Mais de 5 milhões de brasileiros estão impedidos de fazer apostas nas plataformas de quota fixa, as bets, afirmou o ministro da Fazenda, Dario Durigan, nesta quinta-feira, 13 de agosto. O número reúne três grupos distintos de bloqueio e foi apresentado pela pasta como resultado da política de restrição ao setor.

"A gente chega nesse total de mais de 5 milhões de pessoas impedidas, obstaculizadas, excluídas do jogo no Brasil, nesse compromisso de tratar as bets como cigarro, no desincentivo ao jogo no país", disse Durigan.

Quem está na lista

A conta apresentada pelo ministério se divide assim:

  • 3 milhões de beneficiários do Bolsa Família ou do Benefício de Prestação Continuada, impedidos por norma do governo federal;
  • 1,2 milhão de apostadores que pediram autoexclusão voluntária, pela plataforma que permite ao usuário bloquear o próprio acesso aos sites;
  • 800 mil pessoas que aderiram à nova rodada do Desenrola, programa de renegociação de dívidas, e ficam impedidas de apostar por seis meses.

Três em cada cinco bloqueados, portanto, entraram na lista por serem beneficiários de programa de transferência de renda, não por decisão própria. A autoexclusão voluntária, que é o instrumento de fato acionado pelo apostador, responde por menos de um quarto do total.

O bloqueio de quem recebe Bolsa Família ou BPC foi adotado depois que levantamentos apontaram uso de recursos do benefício em apostas online. A restrição é feita no cadastro da plataforma, que consulta a base de beneficiários antes de liberar a conta. Já os inscritos no Desenrola assinam a condição ao aderir à renegociação e ficam impedidos durante os seis meses seguintes.

Durigan informou ainda que são 85 empresas habilitadas a operar no país e que os documentos de 80 delas já foram divulgados, em mais de 2 mil páginas. Duas operações foram deflagradas na véspera, em 12 de agosto: uma contra empresa que atuava sem autorização e outra que resultou na suspensão da licença de uma casa habilitada. As apurações envolvem lavagem de dinheiro e ocultação de patrimônio.

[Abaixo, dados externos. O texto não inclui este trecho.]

[src/rtl/word_check.sv]
// Response analyser for the RAM BIST: compares read-back words against the repeating
// 4-word test pattern, counts mismatches and captures the first failure of a pass.
module word_check #(
  parameter int unsigned Word_size = 3,
  parameter int unsigned Addr_size = 4,
  parameter int unsigned Cnt_size  = 8
) (
  input  logic                 clk,
  input  logic                 reset,
  input  logic                 start,
  input  logic [1:0]           start_idx,
  input  logic                 data_valid,
  input  logic [Word_size-1:0] data_in,
  input  logic [Addr_size-1:0] addr_in,
  input  logic                 last,
  output logic                 busy,
  output logic                 done,
  output logic                 pass,
  output logic                 err_pulse,
  output logic [Cnt_size-1:0]  err_count,
  output logic [Addr_size-1:0] fail_addr,
  output logic [Word_size-1:0] fail_data,
  output logic [Word_size-1:0] fail_exp
);

  typedef enum logic [1:0] {StIdle, StRun, StDone} state_e;

  state_e               state_q, state_d;
  logic [1:0]           idx_q, idx_d;
  logic                 fail_seen_q, fail_seen_d;
  logic                 busy_q, busy_d;
  logic                 done_q, done_d;
  logic                 pass_q, pass_d;
  logic                 err_pulse_q, err_pulse_d;
  logic [Cnt_size-1:0]  err_count_q, err_count_d;
  logic [Addr_size-1:0] fail_addr_q, fail_addr_d;
  logic [Word_size-1:0] fail_data_q, fail_data_d;
  logic [Word_size-1:0] fail_exp_q, fail_exp_d;

  logic [Word_size-1:0] exp_word;
  logic                 mismatch;

  // Same sequence the pattern generator writes, zero-extended to the RAM width.
  always_comb begin
    exp_word = '0;
    unique case (idx_q)
      2'd0: exp_word[2:0] = 3'b010;
      2'd1: exp_word[2:0] = 3'b111;
      2'd2: exp_word[2:0] = 3'b011;
      2'd3: exp_word[2:0] = 3'b100;
      default: exp_word = '0;
    endcase
  end

  assign mismatch = data_valid && (data_in != exp_word);

  always_comb begin
    state_d     = state_q;
    idx_d       = idx_q;
    fail_seen_d = fail_seen_q;
    busy_d      = busy_q;
    done_d      = done_q;
    pass_d      = pass_q;
    err_pulse_d = 1'b0;
    err_count_d = err_count_q;
    fail_addr_d = fail_addr_q;
    fail_data_d = fail_data_q;
    fail_exp_d  = fail_exp_q;

    unique case (state_q)
      StIdle, StDone: begin
        if (start) begin
          state_d     = StRun;
          idx_d       = start_idx;
          fail_seen_d = 1'b0;
          busy_d      = 1'b1;
          done_d      = 1'b0;
          pass_d      = 1'b0;
          err_count_d = '0;
          fail_addr_d = '0;
          fail_data_d = '0;
          fail_exp_d  = '0;
        end
      end
      StRun: begin
        if (data_valid) begin
          idx_d = idx_q + 2'd1;
          if (mismatch) begin
            err_pulse_d = 1'b1;
            if (err_count_q != '1) begin
              err_count_d = err_count_q + Cnt_size'(1);
            end
            if (!fail_seen_q) begin
              fail_seen_d = 1'b1;
              fail_addr_d = addr_in;
              fail_data_d = data_in;
              fail_exp_d  = exp_word;
            end
          end
          if (last) begin
            state_d = StDone;
            busy_d  = 1'b0;
            done_d  = 1'b1;
            // The final beat's own result must be folded in here.
            pass_d  = !mismatch && (err_count_q == '0);
          end
        end
      end
      default: state_d = StIdle;
    endcase
  end

  always_ff @(posedge clk) begin
    if (reset) begin
      state_q     <= StIdle;
      idx_q       <= 2'd0;
      fail_seen_q <= 1'b0;
      busy_q      <= 1'b0;
      done_q      <= 1'b0;
      pass_q      <= 1'b0;
      err_pulse_q <= 1'b0;
      err_count_q <= '0;
      fail_addr_q <= '0;
      fail_data_q <= '0;
      fail_exp_q  <= '0;
    end else begin
      state_q     <= state_d;
      idx_q       <= idx_d;
      fail_seen_q <= fail_seen_d;
      busy_q      <= busy_d;
      done_q      <= done_d;
      pass_q      <= pass_d;
      err_pulse_q <= err_pulse_d;
      err_count_q <= err_count_d;
      fail_addr_q <= fail_addr_d;
      fail_data_q <= fail_data_d;
      fail_exp_q  <= fail_exp_d;
    end
  end

  assign busy      = busy_q;
  assign done      = done_q;
  assign pass      = pass_q;
  assign err_pulse = err_pulse_q;
  assign err_count = err_count_q;
  assign fail_addr = fail_addr_q;
  assign fail_data = fail_data_q;
  assign fail_exp  = fail_exp_q;

endmodule

[config.mk]
export PLATFORM = sky130hd
export DESIGN_NAME = word_check
export DESIGN_NICKNAME = d
export VERILOG_FILES = /design/src/rtl/word_check.sv
export SDC_FILE = /design/constraint.sdc
export NUM_CORES = 1
export LEC_CHECK = 0
export CORE_MARGIN = 2
export CORE_UTILIZATION = 48
export CTS_CLUSTER_DIAMETER = 80
export DETAILED_ROUTE_END_ITERATION = 16
export HOLD_SLACK_MARGIN = 0.12
export PLACE_DENSITY = 0.86
export SLEW_MARGIN = 20
export SYNTH_ARGS = -nofsm -noshare
export SYNTH_HDL_FRONTEND = slang
export SYNTH_SLANG_ARGS = --single-unit
export TNS_END_PERCENT = 10
[constraint.sdc]
create_clock -name clk -period 2.4 [get_ports clk]
set_clock_uncertainty 0.1 [all_clocks]
set_input_delay 0.6 -clock clk [delete_from_list [all_inputs] [get_ports clk]]
set_output_delay 0.6 -clock clk [all_outputs]
set_load 0.005 [all_outputs]
`config.mk`:
```
export PLATFORM = sky130hd
export DESIGN_NAME = spi_burst_reader_flat
export DESIGN_NICKNAME = d
export VERILOG_FILES = /design/src/rtl/spi_burst_reader_if.sv /design/src/rtl/spi_burst_reader.sv /design/src/flat_wrapper.sv
export SDC_FILE = /design/constraint.sdc
export NUM_CORES = 1
export LEC_CHECK = 0
export CAP_MARGIN = 20
export CORE_MARGIN = 5
export CORE_UTILIZATION = 55
export CTS_BUF_LIST = sky130_fd_sc_hd__clkbuf_8
export CTS_CLUSTER_SIZE = 25
export DETAILED_ROUTE_END_ITERATION = 10
export GPL_TIMING_DRIVEN = 0
export PLACE_DENSITY = 0.75
export SLEW_MARGIN = 10
export SYNTH_ARGS = -nofsm -noshare
export SYNTH_HDL_FRONTEND = slang
export SYNTH_SLANG_ARGS = --single-unit
```
`constraint.sdc`:
```
create_clock -name clk_SPI -period 7.27 [get_ports clk_SPI]
set_input_delay 1.8175 -clock clk_SPI [delete_from_list [all_inputs] [get_ports clk_SPI]]
set_output_delay 1.8175 -clock clk_SPI [all_outputs]
set_load 0.05 [all_outputs]
```
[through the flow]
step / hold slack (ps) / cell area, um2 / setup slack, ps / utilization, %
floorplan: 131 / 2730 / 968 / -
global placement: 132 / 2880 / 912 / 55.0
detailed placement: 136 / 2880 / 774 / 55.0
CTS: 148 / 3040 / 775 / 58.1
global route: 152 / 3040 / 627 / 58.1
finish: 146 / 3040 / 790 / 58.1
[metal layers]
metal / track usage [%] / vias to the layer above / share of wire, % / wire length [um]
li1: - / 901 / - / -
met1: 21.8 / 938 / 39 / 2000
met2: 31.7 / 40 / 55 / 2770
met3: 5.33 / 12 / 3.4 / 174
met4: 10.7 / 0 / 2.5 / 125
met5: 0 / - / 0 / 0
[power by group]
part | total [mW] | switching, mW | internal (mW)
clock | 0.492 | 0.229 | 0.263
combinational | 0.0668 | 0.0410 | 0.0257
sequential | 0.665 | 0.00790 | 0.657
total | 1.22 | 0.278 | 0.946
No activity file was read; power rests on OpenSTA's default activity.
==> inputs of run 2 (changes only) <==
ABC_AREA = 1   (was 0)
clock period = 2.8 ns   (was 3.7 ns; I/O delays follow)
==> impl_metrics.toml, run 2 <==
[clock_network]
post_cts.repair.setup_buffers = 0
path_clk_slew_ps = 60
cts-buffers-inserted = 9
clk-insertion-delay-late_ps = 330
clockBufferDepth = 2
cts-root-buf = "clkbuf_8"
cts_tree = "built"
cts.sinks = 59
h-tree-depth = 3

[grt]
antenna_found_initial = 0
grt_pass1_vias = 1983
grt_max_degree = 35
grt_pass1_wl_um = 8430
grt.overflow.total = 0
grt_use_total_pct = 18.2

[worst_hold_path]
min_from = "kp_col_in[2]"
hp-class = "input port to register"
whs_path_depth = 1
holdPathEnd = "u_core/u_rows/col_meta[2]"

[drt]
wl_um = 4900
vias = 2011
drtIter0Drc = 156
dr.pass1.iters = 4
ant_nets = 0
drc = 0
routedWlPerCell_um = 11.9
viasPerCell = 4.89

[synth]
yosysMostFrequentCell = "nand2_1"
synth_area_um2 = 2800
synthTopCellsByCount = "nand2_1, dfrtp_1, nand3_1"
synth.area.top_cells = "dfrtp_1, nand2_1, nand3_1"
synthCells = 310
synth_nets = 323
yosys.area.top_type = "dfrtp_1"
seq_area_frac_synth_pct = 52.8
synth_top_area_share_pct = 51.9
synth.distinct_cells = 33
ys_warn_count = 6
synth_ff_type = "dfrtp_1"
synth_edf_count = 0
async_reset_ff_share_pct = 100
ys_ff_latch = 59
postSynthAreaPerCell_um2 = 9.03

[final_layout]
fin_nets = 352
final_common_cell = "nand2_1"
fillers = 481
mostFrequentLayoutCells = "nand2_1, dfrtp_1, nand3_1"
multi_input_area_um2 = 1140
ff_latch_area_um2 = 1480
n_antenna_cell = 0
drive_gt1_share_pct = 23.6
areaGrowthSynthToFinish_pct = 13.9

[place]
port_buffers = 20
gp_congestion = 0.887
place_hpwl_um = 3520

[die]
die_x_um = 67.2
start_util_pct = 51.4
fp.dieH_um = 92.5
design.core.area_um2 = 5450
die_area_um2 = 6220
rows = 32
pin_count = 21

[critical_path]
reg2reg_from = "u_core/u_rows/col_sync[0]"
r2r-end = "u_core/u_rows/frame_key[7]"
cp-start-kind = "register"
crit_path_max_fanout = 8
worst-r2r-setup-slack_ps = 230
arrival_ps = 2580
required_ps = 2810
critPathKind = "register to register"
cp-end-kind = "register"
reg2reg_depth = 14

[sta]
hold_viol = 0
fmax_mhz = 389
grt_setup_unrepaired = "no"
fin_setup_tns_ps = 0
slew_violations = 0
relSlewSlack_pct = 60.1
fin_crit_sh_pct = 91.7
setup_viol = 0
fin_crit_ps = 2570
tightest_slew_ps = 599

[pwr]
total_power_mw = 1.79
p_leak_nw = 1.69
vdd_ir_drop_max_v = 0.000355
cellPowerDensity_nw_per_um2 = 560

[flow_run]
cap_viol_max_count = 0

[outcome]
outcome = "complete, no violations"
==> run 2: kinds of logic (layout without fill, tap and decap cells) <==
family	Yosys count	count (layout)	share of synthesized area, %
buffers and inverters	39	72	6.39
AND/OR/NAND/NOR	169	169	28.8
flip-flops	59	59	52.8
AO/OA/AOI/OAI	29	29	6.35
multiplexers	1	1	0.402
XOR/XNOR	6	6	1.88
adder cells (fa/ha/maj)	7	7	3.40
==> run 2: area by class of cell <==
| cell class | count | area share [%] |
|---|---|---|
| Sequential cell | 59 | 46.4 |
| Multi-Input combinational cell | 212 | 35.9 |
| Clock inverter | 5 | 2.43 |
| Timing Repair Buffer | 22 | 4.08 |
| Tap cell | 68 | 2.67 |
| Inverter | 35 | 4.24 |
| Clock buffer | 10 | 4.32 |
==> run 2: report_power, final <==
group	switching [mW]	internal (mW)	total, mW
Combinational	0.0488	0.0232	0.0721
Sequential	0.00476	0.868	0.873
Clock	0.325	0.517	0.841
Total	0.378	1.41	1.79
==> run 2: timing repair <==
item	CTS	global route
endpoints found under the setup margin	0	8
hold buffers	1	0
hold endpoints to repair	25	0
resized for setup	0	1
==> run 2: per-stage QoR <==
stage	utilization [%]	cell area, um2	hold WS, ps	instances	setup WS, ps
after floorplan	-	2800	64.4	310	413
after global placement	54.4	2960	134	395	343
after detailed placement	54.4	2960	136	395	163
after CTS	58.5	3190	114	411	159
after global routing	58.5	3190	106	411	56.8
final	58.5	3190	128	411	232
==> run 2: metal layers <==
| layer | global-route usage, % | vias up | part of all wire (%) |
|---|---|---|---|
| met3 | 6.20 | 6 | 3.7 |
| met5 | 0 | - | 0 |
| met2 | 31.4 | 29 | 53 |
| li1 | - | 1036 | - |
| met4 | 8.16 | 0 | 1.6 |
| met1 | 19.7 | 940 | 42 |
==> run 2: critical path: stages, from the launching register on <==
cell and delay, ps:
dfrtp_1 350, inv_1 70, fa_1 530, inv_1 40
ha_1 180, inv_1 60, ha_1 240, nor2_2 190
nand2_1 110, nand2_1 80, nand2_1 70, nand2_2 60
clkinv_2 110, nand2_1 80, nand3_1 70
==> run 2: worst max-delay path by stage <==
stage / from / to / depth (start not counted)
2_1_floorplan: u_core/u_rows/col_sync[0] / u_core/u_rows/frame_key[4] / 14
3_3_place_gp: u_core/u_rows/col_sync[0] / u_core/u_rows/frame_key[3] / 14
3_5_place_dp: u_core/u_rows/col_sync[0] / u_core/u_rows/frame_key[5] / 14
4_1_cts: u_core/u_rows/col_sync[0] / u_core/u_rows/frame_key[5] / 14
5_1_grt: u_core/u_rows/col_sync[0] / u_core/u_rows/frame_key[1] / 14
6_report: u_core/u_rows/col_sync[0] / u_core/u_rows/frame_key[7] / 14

O balanço chega no momento em que o Congresso discute endurecer as regras. Está em tramitação no Senado o projeto que proíbe as apostas de quota fixa no país, apresentado na semana passada, e o Supremo Tribunal Federal analisa a validade do dispositivo do decreto das contravenções penais que trata de jogos de azar.

A regulamentação das apostas de quota fixa entrou em vigor no início de 2025, depois de quase seis anos de vazio normativo entre a lei que autorizou a modalidade e a portaria que fixou as regras de operação. Nesse intervalo, o mercado cresceu sem exigência de licença, sem limite de publicidade e sem obrigação de identificar o apostador, e é esse passivo que a Fazenda tenta agora endereçar com bloqueio de cadastro e cassação de autorização.

O que a conta não mostra

O número de bloqueados não corresponde ao número de pessoas que deixaram de apostar. O impedimento formal vale para as plataformas autorizadas, que fazem a checagem por CPF no cadastro do apostador. Sites que operam sem autorização, como o alvo de uma das duas operações desta semana, ficam fora desse controle.

A Fazenda não divulgou estimativa de quantos dos 5 milhões migraram para o mercado clandestino nem qual o efeito do bloqueio sobre o volume total apostado. O setor regulado gera arrecadação que o governo contabiliza no resultado fiscal, e o mesmo governo classifica agora o produto como caso de desincentivo, na comparação feita pelo ministro com o cigarro.